Both of the water treatment plants operated by the YCUA were taken out of service in the 1990s. Drinking water supplied by the YCUA is sourced from the Great Lakes Water Authority, formerly the Detroit Water and Sewerage Department. The YCUA's service area has expanded since its inception, with the addition of sewer service to multiple western Wayne County municipalities. The sewage treatment plant was expanded and upgraded in the early 2000s, including the installation of new ultraviolet disinfection systems.

A new connection to the YCUA sewage treatment plant is the subject of an ongoing political controversy in Salem Township in northeastern Washtenaw County. Salem Township officials began planning for a residential and commercial development near the interchange of M-14 and Gotfredson Road in the early 2000s, which would require water and sewer service. Salem Township contracted with the YCUA in 2017 to purchase sewage treatment capacity, but neighboring Superior Township opposed the construction of the necessary pipeline. Salem Township responded by proposing to construct its own sewage treatment plant, which was met with significant public opposition. As of 2025, Salem Township is proposing to instead construct a pipeline through Canton and Van Buren Township to reach the YCUA sewage treatment plant.

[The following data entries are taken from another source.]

Background: an optimization exercise with open tools, aiming at small area, a short achievable clock period and few clock cycles. Do not read the settings as production practice.
Where RTL was checked, it was by simulation tests only, not by an equivalence proof against the original.
Power is estimated from default activity; no workload was simulated. The flow treats the clock pin as an ideal source, which a real chip does not have.

## kiri_tx_encoder
module kiri_tx_encoder (
    input  wire       clk,
    input  wire       rst,           
    input  wire       start,
    output wire       start_ready,
    input  wire [7:0] dst,
    input  wire [7:0] src,
    input  wire [8:0] len,           
    input  wire       in_valid,
    output wire       in_ready,
    input  wire [7:0] in_data,
    output wire       out_valid,
    input  wire       out_ready,
    output wire [7:0] out_data
);
    localparam [2:0] Q_IDLE  = 3'd0,    
                     Q_DST   = 3'd1,
                     Q_SRC   = 3'd2,
                     Q_PAY   = 3'd3,
                     Q_CRCH  = 3'd4,
                     Q_CRCL  = 3'd5,
                     Q_DELIM = 3'd6;
    function [15:0] crc16_byte;
        input [15:0] crc_in;
        input [7:0]  b;
        reg   [15:0] c;
        integer      i;
        begin
            c = crc_in ^ {b, 8'h00};
            for (i = 0; i < 8; i = i + 1)
                c = c[15] ? ((c << 1) ^ 16'h1021) : (c << 1);
            crc16_byte = c;
        end
    endfunction
    reg  [9*255-1:0] ring;           
    wire [8:0]       s0 = ring[8:0];
    reg  [7:0] hoff;                 
    reg  [7:0] toff;                 
    reg  [7:0] ooff;                 
    reg        open;                 
    reg        emp;                  
    reg        full;                 
    reg        h_at0;                
    reg        t_at0;                
    reg        o_at0;                
    wire [255:0] zv;
    genvar g;
    generate
        for (g = 0; g < 256; g = g + 1) begin : zbits
            if (g >= 1 && g <= 254)
                assign zv[g] = ring[9*g + 8];
  ...
For scale: roughly 3400 cells after synthesis, roughly 2400 flip-flops, ~49 I/O pins.
export LEC_CHECK = 0
export CAP_MARGIN = 20
export CORE_MARGIN = 2
export CORE_UTILIZATION = 60
export PLACE_DENSITY = 0.7
export SLEW_MARGIN = 20
create_clock -name core_clock -period 12.0 [get_ports {clk}]
standard.sh (not shown) runs the stock make flow with config.mk's settings and CLKGATE_MAP_FILE= SYNTH_SCRIPT=/design/flow/synth_recipe.tcl, a recipe that flattens the netlist after the stock synthesis.
==> flow/flow/run.sh <==
#!/bin/bash
# Own layout flow: the standard ORFS flow (standard.sh), with the standard
# synthesis run unchanged, then the layout steps run with our own port-buffer
# cell, clock-tree settings and a tighter setup target for timing repair.
# After global placement and resizing, each output port's buffer and the
# flip-flop that alone drives it are moved next to the port's pin
# (move_io.tcl); detailed placement then legalizes them.
# Each tool run's full output goes to its own log file in the work folder.
set -euo pipefail
cd "$(dirname "$0")/.."
export RES="$(pwd)/orfs/results/${FLOW_PLATFORM:-sky130hd}/kiri_tx_encoder/base"

KNOBS=(
  "BUFFER_PORTS_ARGS=-buffer_cell sky130_fd_sc_hd__buf_2"
  "CTS_ARGS=-sink_clustering_enable -repair_clock_nets -sink_clustering_size 32 -sink_clustering_max_diameter 80 -dont_use_dummy_load -buf_list sky130_fd_sc_hd__clkbuf_16"
  "SETUP_SLACK_MARGIN=8.5"
  "PLACE_PINS_ARGS=-group_pins {out_ready out_valid out_data[0] out_data[1] out_data[2] out_data[3] out_data[4] out_data[5] out_data[6] out_data[7]}"
)

bash standard.sh synth > make_synth.log 2>&1
bash standard.sh "${KNOBS[@]}" 3_4_place_resized > make_place.log 2>&1
openroad -no_init -exit flow/move_io.tcl > move_io.log 2>&1
bash standard.sh "${KNOBS[@]}" finish > make_layout.log 2>&1
Other scripts of this flow, unchanged in this note and not shown: flow/flow/move_io.tcl
The starting point went through all stages and came out clean.
Testbench counts at the start, summed over its fixed seeds: cycles 24,986.
Edit:
Settings changed: CORE_UTILIZATION 60 to 65, PLACE_DENSITY 0.7 to 0.75.
What happened: The changed run went through all stages and came out clean. Setup slack gets better by 0.014 ns. Wire length goes up by 13%. Sequential share of layout area goes up by 0.11 points. Synthesized cell count does not change. Global-route usage goes up by 3.0 points. Final cell count goes down by 2.0%. Register-to-register slack gets worse by 0.08 ns.
Edit:
Settings changed: CORE_UTILIZATION 65 to 60, GPL_ROUTABILITY_DRIVEN from default to 0, PLACE_DENSITY 0.75 to 0.7.
Result:
- The changed run completed without violations
- design area hardly moves
- combinational power drops by 3.6%
- total power drops by 0.40%
- clock skew drops by 0.031 ns
Edit:
--- a/flow/flow/run.sh
+++ b/flow/flow/run.sh
@@ -16,3 +16,2 @@
   "SETUP_SLACK_MARGIN=8.5"
-  "PLACE_PINS_ARGS=-group_pins {out_ready out_valid out_data[0] out_data[1] out_data[2] out_data[3] out_data[4] out_data[5] out_data[6] out_data[7]}"
 )
Settings changed: GPL_ROUTABILITY_DRIVEN 0 to default.
What happened: The new run produced a clean layout; flip-flop and latch count stays the same; via count climbs slightly; wire length climbs slightly; sequential share of layout area is about the same; total power hardly moves; combinational power climbs by a few percent; global-route usage climbs by 0.18 points; design area barely changes; first-iteration DRC count climbs by a few percent; hold slack is worse by 0.021 ns.
Source: an optimization exercise on an open RTL-to-GDS flow (aim: small area and few clock cycles). Production flows keep margins and buffers that such runs may drop. In this exercise RTL edits were held to simulation tests only and were not proved equivalent to the original. The flow treats the clock pin as an ideal source, which a real chip does not have.

==> inputs of job 8131 <==
// spi_flash_seq
module spi_flash_seq (
    input  wire        clk,
    input  wire        rst,
    input  wire        req_valid,
    output wire        req_ready,
    input  wire [2:0]  req_op,
    input  wire [23:0] req_addr,
    input  wire [15:0] req_len,
    input  wire [15:0] req_rd_len,
    input  wire [7:0]  req_dummy,
    input  wire [15:0] req_page_size,
    output wire [15:0] pl_addr,
    input  wire [7:0]  pl_data,
    output wire        out_valid,
    output wire [7:0]  out_data,
    output wire        resp_valid,
    output wire [3:0]  resp_code,
    output wire        tx_valid,
    output wire [7:0]  tx_data,
    output wire        tx_last,
    input  wire        tx_ready,
    input  wire        wr_done,
    input  wire        wr_err,
    input  wire [31:0] wr_count,
    output wire        rx_req,
    output wire [15:0] rx_max,
    input  wire        rx_valid,
    input  wire [7:0]  rx_data,
    input  wire        rx_last,
    input  wire        rx_err
);
clock: 10.0 ns
lec_check: 0
cap_margin: 20
core_margin: 2
core_utilization: 40
slew_margin: 20
standard.sh (not shown) runs the stock make flow with config.mk's settings and CLKGATE_MAP_FILE= SYNTH_SCRIPT=/design/flow/synth_recipe.tcl, a recipe that flattens the netlist after the stock synthesis.
==> flow/flow/run.sh <==
#!/bin/bash
# Layout flow: the standard flow (standard.sh) with three changes.
#  1. Between synthesis and floorplan, the combinational gates of the
#     standard synthesis netlist are re-mapped by ABC with area-oriented
#     scripts (each flip-flop instance, its name and cell type are kept;
#     the smallest correct result is used).
#  2. Ports are buffered with sky130_fd_sc_hd__buf_1 instead of the default.
#  3. Clock tree synthesis without dummy loads, with clkbuf_8 buffers.
set -euo pipefail
R=orfs/results/sky130hd/spi_flash_seq/base
LOGS=orfs/logs/sky130hd/spi_flash_seq/base

export BUFFER_PORTS_ARGS="-buffer_cell sky130_fd_sc_hd__buf_1"
export CTS_ARGS="-sink_clustering_enable -repair_clock_nets -dont_use_dummy_load -buf_list sky130_fd_sc_hd__clkbuf_8 -sink_clustering_size 30 -sink_clustering_max_diameter 100"

# 1. standard synthesis
bash standard.sh synth > log_1_standard_synth.txt 2>&1

# 2. area re-mapping of the combinational logic
cp $R/1_2_yosys.v $R/1_2_yosys_standard.v
export REMAP_LIB=$FLOW_HOME/platforms/sky130hd/lib/sky130_fd_sc_hd__tt_025C_1v80.lib
export REMAP_IN=$R/1_2_yosys_standard.v
export REMAP_DONT_USE="$(grep -o -- '-dont_use [A-Za-z0-9_]*' $LOGS/1_2_yosys.log | awk '{print $2}' | sort -u | tr '\n' ' ')"
YOSYS=$(command -v yosys || echo $FLOW_HOME/../tools/install/yosys/bin/yosys)
best=""; best_area=""
for s in flow/abc_*.abc; do
  n=$(basename $s .abc)
  REMAP_SCRIPT=$PWD/$s REMAP_OUT=$PWD/remap_$n.v REMAP_STAT_IN=$PWD/remap_${n}_stat_in.txt \
    REMAP_STAT_OUT=$PWD/remap_${n}_stat_out.txt $YOSYS -c flow/remap.tcl > log_2_remap_$n.txt 2>&1 &
done
wait
for s in flow/abc_*.abc; do
  n=$(basename $s .abc)
  a=$(grep -m1 "Chip area for module '.spi_flash_seq'" remap_${n}_stat_out.txt 2>/dev/null | awk '{print $NF}') || true
  [[ -n "$a" && -s remap_$n.v ]] || continue
  if [[ -z "$best" ]] || awk -v a=$a -v b=$best_area 'BEGIN{exit !(a<b)}'; then best=$n; best_area=$a; fi
done
echo "remap: using $best ($best_area um2)" > log_2_remap_choice.txt
if [[ -n "$best" ]]; then cp remap_$best.v $R/1_2_yosys.v; fi
rm -f $R/1_synth.odb $R/1_synth.sdc

# 3. the rest of the standard flow on the re-mapped netlist
bash standard.sh finish > log_3_standard_finish.txt 2>&1
==> flow/flow/abc_a0.abc <==
strash
&get -n
&fraig -x
&put
scorr
dc2
dc2
dc2
strash
&get -n
&deepsyn -T 20 -S 0
&put
strash
dch -f
amap
topo
==> flow/flow/abc_a1.abc <==
strash
&get -n
&fraig -x
&put
scorr
dc2
dc2
dc2
strash
&get -n
&deepsyn -T 20 -S 0
&put
strash
dch -f
amap -m -F 4 -A 10
topo
==> flow/flow/abc_a2.abc <==
strash
&get -n
&fraig -x
&put
scorr
dc2
dc2
dc2
strash
&get -n
&deepsyn -T 20 -S 3
&put
strash
dch -f
amap
topo
==> flow/flow/abc_a3.abc <==
strash
&get -n
&fraig -x
&put
scorr
dc2
dc2
dc2
strash
&get -n
&deepsyn -T 20 -S 7
&put
strash
dch -f
amap -m -F 4 -A 10
topo
==> flow/flow/remap.tcl <==
# Re-map the combinational logic of the standard synthesis netlist for area.
# Flip-flops and tie cells are kept as they are (same instances, names and
# cell types); only the gates between them are re-optimised with ABC.
yosys -import
set lib $::env(REMAP_LIB)
set in  $::env(REMAP_IN)
set out $::env(REMAP_OUT)
set script $::env(REMAP_SCRIPT)
read_liberty -ignore_miss_func $lib
read_verilog $in
hierarchy -top spi_flash_seq
foreach m [list sky130_fd_sc_hd__edfxtp_1 sky130_fd_sc_hd__dfxtp_1 sky130_fd_sc_hd__dfrtp_1 sky130_fd_sc_hd__conb_1] {
  catch { setattr -mod -set keep_hierarchy 1 $m }
}
tee -o $::env(REMAP_STAT_IN) stat -liberty $lib
flatten
yosys rename -hide {w:*.*}
opt_clean
set du {}
foreach c $::env(REMAP_DONT_USE) { lappend du -dont_use $c }
select spi_flash_seq
abc -liberty $lib {*}$du -script $script
opt_clean -purge
hilomap -singleton -hicell sky130_fd_sc_hd__conb_1 HI -locell sky130_fd_sc_hd__conb_1 LO
insbuf -buf sky130_fd_sc_hd__buf_1 A X
splitnets
opt_clean -purge
yosys rename -enumerate -pattern remap_%_ {w:$*} {c:$*}
select -clear
tee -o $::env(REMAP_STAT_OUT) stat -liberty $lib
select spi_flash_seq
write_verilog -noattr -nohex -nodec -selected $out
==> job 1102 (differences from job 8131) <==
==> flow/run.sh (new file) <==
#!/bin/bash
# synth_recipe.tcl (not shown) runs the flow's synth.tcl, then flattens the netlist and writes it again
# the make line also repeats each setting of config.mk as NAME=value (left out here)
make -C /OpenROAD-flow-scripts/flow DESIGN_CONFIG=/design/flow/config.mk WORK_HOME=/design/flow/orfs CLKGATE_MAP_FILE= SYNTH_SCRIPT=/design/flow/synth_recipe.tcl finish
--- a/flow/config.mk
+++ b/flow/config.mk
@@ -6,6 +6,9 @@
 export NUM_CORES = 4
 export LEC_CHECK = 0
 export CAP_MARGIN = 20
 export CORE_MARGIN = 2
 export CORE_UTILIZATION = 40
+export CTS_BUF_LIST = sky130_fd_sc_hd__clkbuf_8
+export CTS_CLUSTER_DIAMETER = 100
+export CTS_CLUSTER_SIZE = 40
 export SLEW_MARGIN = 20
removed: flow/flow/run.sh
removed: flow/flow/abc_a0.abc
removed: flow/flow/abc_a1.abc
removed: flow/flow/abc_a2.abc
removed: flow/flow/abc_a3.abc
removed: flow/flow/remap.tcl
removed: flow/standard.sh
==> job 369 (differences from job 8131) <==
--- a/flow/design.v
+++ b/flow/design.v
@@ -43,22 +43,23 @@
     reg [15:0] PS;      
     reg [15:0] S;       
     reg [15:0] P;       
     reg [5:0]  C;       
     reg [3:0]  code;
-    reg        ovf, eq, sbad, wip;
+    reg        eq, sbad;
+    reg        last;    
     wire main    = (tk == T_MAIN);
     wire scope   = op[2] & ~(op[1] & op[0]);           
     wire is_rst  = main & (op == 3'd0);
     wire is_id   = main & (op == 3'd1);
     wire is_uid  = main & (op == 3'd2);
     wire is_rdc  = main & (op == 3'd3);
     wire is_tr   = main & (op == 3'd7);
     wire is_body = main & scope;
     wire is_poll = (tk == T_POLL);
     wire [16:0] ldiff = {1'b0, L} - {1'b0, PS};
-    wire        last  = ldiff[16] | (ldiff[15:0] == 16'd0);    
+    wire        last_n = ldiff[16] | (ldiff[15:0] == 16'd0);
     wire [15:0] M     = last ? L : PS;                          
     wire [15:0] PL    = (main & op[2]) ? M : 16'd0;             
     wire        pre4  = is_rdc | is_body;
     wire        pre0  = is_rst | is_tr;
     wire [1:0]  xlo   = PL[1:0] + {1'b0, ~pre0 & ~pre4};
@@ -87,11 +88,11 @@
                      (tk == T_WREN) ? 8'h06 : is_poll ? 8'h05 : 8'h04;
     wire setreg = (pk == K_SETREG);
     reg [7:0] hdr;
     always @(*) begin
         case (C)
-            6'd0:  hdr = {6'd0, pk[0], pk[1]};
+            6'd0:  hdr = {6'd0, ~pk[1] & pk[0], pk[1]};
             6'd2:  hdr = 8'h02;
             6'd4:  hdr = setreg ? N[7:0] : 8'h00;
             6'd5:  hdr = setreg ? N[15:8] : 8'h00;
             6'd6:  hdr = {7'd0, setreg & N[16]};
             6'd8:  hdr = {5'd0, is_rst, is_rst, is_rst};
@@ -132,25 +133,26 @@
     wire        cin   = (st == S_ADV);
     wire [15:0] Ssum  = S + P + {15'd0, cin};
     assign pl_addr = Ssum;
     wire [24:0] asum  = {1'b0, A} + {9'd0, (st == S_DISP) ? L : PS};
     wire        range_bad = asum[24] & (asum[23:0] != 24'd0);
+    wire        rdreg  = pk[1];
     wire [9:0]  expct  = (pk == K_RDDATA) ? n : 10'd40;
     wire        wr_ok  = setreg ? (wr_count == {15'd0, N} + 32'd8) : (wr_count == 32'd8);
     wire        pay    = C[3];
     wire [3:0]  lencode = (pk == K_RDDATA) ? 4'd5 : 4'd6;
     reg  [3:0]  rxcode;
     always @(*) begin
         if (!C[3] && C[2:0] != 3'd7)
             rxcode = 4'd1;
         else if (!C[3])
-            rxcode = (ovf | (rx_data != 8'd0) | (P != 16'hFFFF)) ? 4'd2 : lencode;
-        else if (ovf | (P != 16'hFFFE))
+            rxcode = ((rx_data != 8'd0) | (P != 16'hFFFF)) ? 4'd2 : lencode;
+        else if (P != 16'hFFFE)
             rxcode = 4'd2;
         else if (!eq)
             rxcode = lencode;
-        else if ((pk == K_RDREG) & sbad)
+        else if (rdreg & sbad)
             rxcode = 4'd4;
         else
             rxcode = 4'd0;
     end
     wire [7:0] sent = P[1] ? 8'h00 : 8'h40;
@@ -164,10 +166,12 @@
     assign resp_code  = code;
     assign req_ready  = (st == S_IDLE);
     reg        tend;
     reg [3:0]  tcode;
     reg  [3:0] code_n;
+    always @(posedge clk)
+        last <= last_n;
     always @(posedge clk) begin
         if (rst) begin
             st <= S_IDLE;
         end else begin
             tend  = 1'b0;
@@ -233,13 +237,11 @@
                         A  <= asum[23:0];
                         L  <= ldiff[15:0];
                         S  <= Ssum;
                         P  <= 16'd0;
                         tk <= T_MAIN;
-                        pk <= K_SETREG;
-                        C  <= 6'd0;
-                        st <= (op == 3'd6) ? S_SCAN : S_HDR;
+                        st <= S_DISP;
                     end
                 end
                 S_RESP: st <= S_IDLE;
                 S_HDR: begin
                     if (setreg) P <= 16'd0;
@@ -314,26 +316,24 @@
                                 3'd4: if (!pay) P[7:0] <= ~rx_data;
                                 3'd5: if (!pay) begin
                                     P[15:8] <= ~rx_data;
                                     eq <= ({rx_data, ~P[7:0]} == {6'd0, expct});
                                 end
-                                3'd6: if (!pay) ovf <= (rx_data != 8'd0);
-                                3'd7: if (!pay) ovf <= ovf | (rx_data != 8'd0);
+                                3'd6, 3'd7: if (!pay && rx_data != 8'd0) P <= 16'd0;
                                 default: ;
                             endcase
                             if (pay) begin
                                 P <= Pinc;
-                                if (pk == K_RDDATA) wip <= rx_data[0];
                                 if (spos && rx_data != sent)
                                     sbad <= 1'b1;
                             end
                             if (rx_last) begin
-                                if (rxcode != 4'd0 || pk == K_RDREG) begin
+                                if (rxcode != 4'd0 || rdreg) begin
                                     tend  = 1'b1;
                                     tcode = rxcode;
                                 end else begin
-                                    pk <= K_RDREG;
+                                    pk <= {1'b1, rx_data[0]};
                                     C  <= 6'd0;
                                     st <= S_HDR;
                                 end
                             end
                         end
@@ -353,11 +353,11 @@
                         else tk <= T_MAIN;
                     end
                     T_POLL: begin
                         if (tcode != 4'd0)
                             st <= (code_n != 4'd0 || op != 3'd6) ? S_RESP : S_ADV;
-                        else if (!wip)
+                        else if (!pk[0])
                             tk <= T_WRDI;
                     end
                     T_WRDI: begin
                         st <= (code_n != 4'd0 || op != 3'd6) ? S_RESP : S_ADV;
                     end
==> flow/flow/run.sh (replaced) <==
#!/bin/bash
# Layout flow: the standard flow (standard.sh) with three changes.
#  1. Between synthesis and floorplan, the combinational gates of the
#     standard synthesis netlist are re-mapped by ABC with area-oriented
#     scripts (each flip-flop instance, its name and cell type are kept;
#     the smallest result is used).
#  2. Ports are buffered with sky130_fd_sc_hd__buf_1 instead of the default.
#  3. Clock tree synthesis without dummy loads, with clkbuf_8 buffers; if
#     the flip-flop clock-pin slew after CTS comes out over 115 ps, CTS is
#     run again with clkbuf_16 buffers.
# Each tool's output goes to a log_*.txt file in this folder.
set -euo pipefail
R=orfs/results/sky130hd/spi_flash_seq/base
LOGS=orfs/logs/sky130hd/spi_flash_seq/base
YOSYS=$(command -v yosys || echo $FLOW_HOME/../tools/install/yosys/bin/yosys)
OPENROAD=$(command -v openroad || echo $FLOW_HOME/../tools/install/OpenROAD/bin/openroad)

export BUFFER_PORTS_ARGS="-buffer_cell sky130_fd_sc_hd__buf_1"
CTS_BASE="-sink_clustering_enable -repair_clock_nets -dont_use_dummy_load"
export CTS_ARGS="$CTS_BASE -buf_list sky130_fd_sc_hd__clkbuf_8"

# 1. standard synthesis
bash standard.sh synth > log_1_standard_synth.txt 2>&1

# 2. area re-mapping of the combinational logic
cp $R/1_2_yosys.v $R/1_2_yosys_standard.v
export REMAP_LIB=$FLOW_HOME/platforms/sky130hd/lib/sky130_fd_sc_hd__tt_025C_1v80.lib
export REMAP_IN=$R/1_2_yosys_standard.v
export REMAP_DONT_USE="$(grep -o -- '-dont_use [A-Za-z0-9_]*' $LOGS/1_2_yosys.log | awk '{print $2}' | sort -u | tr '\n' ' ')"
best=""; best_area=""
for s in flow/abc_*.abc; do
  n=$(basename $s .abc)
  REMAP_SCRIPT=$PWD/$s REMAP_OUT=$PWD/remap_$n.v REMAP_STAT_IN=$PWD/remap_${n}_stat_in.txt \
    REMAP_STAT_OUT=$PWD/remap_${n}_stat_out.txt $YOSYS -c flow/remap.tcl > log_2_remap_$n.txt 2>&1 &
done
wait
for s in flow/abc_*.abc; do
  n=$(basename $s .abc)
  a=$(grep -m1 "Chip area for module '.spi_flash_seq'" remap_${n}_stat_out.txt 2>/dev/null | awk '{print $NF}') || true
  [[ -n "$a" && -s remap_$n.v ]] || continue
  if [[ -z "$best" ]] || awk -v a=$a -v b=$best_area 'BEGIN{exit !(a<b)}'; then best=$n; best_area=$a; fi
done
echo "remap: using $best ($best_area um2)" > log_2_remap_choice.txt
if [[ -n "$best" ]]; then cp remap_$best.v $R/1_2_yosys.v; fi
rm -f $R/1_synth.odb $R/1_synth.sdc

# 3. floorplan, placement and CTS
bash standard.sh cts > log_3_standard_cts.txt 2>&1
slew=$(CLKCHECK_ODB=$R/4_cts.odb CLKCHECK_SDC=$R/4_cts.sdc $OPENROAD -no_init -exit flow/clkcheck.tcl 2>&1 | tee log_3_clkcheck.txt | awk '/^CLKSLEW/ {print $2}')
echo "clock slew after CTS with clkbuf_8: $slew" > log_3_clkcheck_choice.txt
if [[ -z "$slew" ]] || awk -v s=$slew 'BEGIN{exit !(s>0.115)}'; then
  echo "redo CTS with clkbuf_16" >> log_3_clkcheck_choice.txt
  bash standard.sh clean_cts > log_3_clean_cts.txt 2>&1
  export CTS_ARGS="$CTS_BASE -buf_list sky130_fd_sc_hd__clkbuf_16"
  bash standard.sh cts > log_3_standard_cts2.txt 2>&1
fi

# 4. the rest of the standard flow
bash standard.sh finish > log_4_standard_finish.txt 2>&1
==> flow/flow/abc_amap.abc (new file) <==
strash
&get -n
&fraig -x
&put
scorr
dc2
dc2
dc2
strash
&get -n
&deepsyn -T 30
&put
strash
dch -f
amap
topo
==> flow/flow/abc_amap2.abc (new file) <==
strash
&get -n
&fraig -x
&put
scorr
dc2
dc2
dc2
strash
&get -n
&deepsyn -T 20 -S 0
&put
strash
dch -f
amap -F 3 -A 8
topo
strash
dch -f
amap -F 3 -A 8
topo
==> flow/flow/abc_amapm2.abc (new file) <==
strash
&get -n
&fraig -x
&put
scorr
dc2
dc2
dc2
strash
&get -n
&deepsyn -T 20 -S 0
&put
strash
dch -f
amap -m -F 3 -A 8
topo
strash
dch -f
amap -m -F 3 -A 8
topo
==> flow/flow/abc_deep40.abc (new file) <==
strash
&get -n
&fraig -x
&put
scorr
dc2
dc2
dc2
strash
&get -n
&deepsyn -T 40 -S 0
&put
strash
dch -f
amap -F 3 -A 8
topo
strash
dch -f
amap -F 3 -A 8
topo
==> flow/flow/clkcheck.tcl (new file) <==
# Largest clock-pin slew of the flip-flops after CTS (placement parasitics).
set pf $::env(FLOW_HOME)/platforms/sky130hd
read_liberty $pf/lib/sky130_fd_sc_hd__tt_025C_1v80.lib
read_db $::env(CLKCHECK_ODB)
read_sdc $::env(CLKCHECK_SDC)
source $pf/setRC.tcl
set_propagated_clock [all_clocks]
estimate_parasitics -placement
set ms 0
foreach p [get_pins -of_objects [all_registers] -filter "name==CLK"] {
  set s [get_property $p slew_max]
  if {$s > $ms} { set ms $s }
}
puts "CLKSLEW $ms"
--- a/flow/config.mk
+++ b/flow/config.mk
@@ -5,7 +5,7 @@
 export SDC_FILE = /design/flow/constraint.sdc
 export NUM_CORES = 4
 export LEC_CHECK = 0
 export CAP_MARGIN = 20
 export CORE_MARGIN = 2
-export CORE_UTILIZATION = 40
+export CORE_UTILIZATION = 55
 export SLEW_MARGIN = 20
removed: flow/flow/abc_a0.abc
removed: flow/flow/abc_a1.abc
removed: flow/flow/abc_a2.abc
removed: flow/flow/abc_a3.abc
==> job 9077 (differences from job 8131) <==
==> flow/flow/abc_amap.abc (new file) <==
strash
&get -n
&fraig -x
&put
scorr
dc2
dc2
dc2
strash
&get -n
&deepsyn -T 30
&put
strash
dch -f
amap
topo
==> flow/flow/abc_deep.abc (new file) <==
strash
&get -n
&fraig -x
&put
scorr
dc2
dc2
dc2
strash
&get -n
&deepsyn -T 20
&put
strash
&get -n
&dch -f
&nf -a -R 1000
&put
strash
&get -n
&dch -f
&nf -a -R 1000
&put
==> flow/flow/abc_deep2.abc (new file) <==
strash
&get -n
&fraig -x
&put
scorr
dc2
dc2
dc2
strash
&get -n
&deepsyn -T 30
&put
strash
&get -n
&dch -f
&nf -a -R 1000
&put
strash
&get -n
&dch -f
&nf -a -R 1000
&put
strash
&get -n
&dch -f
&nf -a -R 1000
&put
==> flow/flow/abc_nf.abc (new file) <==
strash
&get -n
&fraig -x
&put
scorr
dc2
strash
&get -n
&dch -f
&nf -a -R 1000
&put
strash
&get -n
&dch -f
&nf -a -R 1000
&put
strash
&get -n
&dch -f
&nf -a -R 1000
&put
removed: flow/flow/abc_a0.abc
removed: flow/flow/abc_a1.abc
removed: flow/flow/abc_a2.abc
removed: flow/flow/abc_a3.abc
==> flow_summary.ini <==
[final_layout]
clk_share = 0.0268
num-multi-input-gates = 1447

[detailed_routing]
route.met3.wl_um = 2900
drt_wl_total_um = 52000

[power]
clockNetworkPower_uw = 524
power.density_nw_per_um2 = 192
p_int_mw = 1.73

[place]
place_congestion = 0.936

[sta]
worst_slew_pin_slew_ns = 1.08

[run_status]
run_status = complete, no violations
Source of the figures above: job 1102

In 2025, a controversy arose over a data center project in Ypsilanti Township, which involved the YCUA. The project was proposed by the University of Michigan and Los Alamos National Laboratory, and was strongly opposed by the Ypsilanti Township government. The YCUA imposed a 12-month moratorium on supplying water to data center projects in April 2026, which affects the Ypsilanti Township site and a Thor Equities data center project in Augusta Township.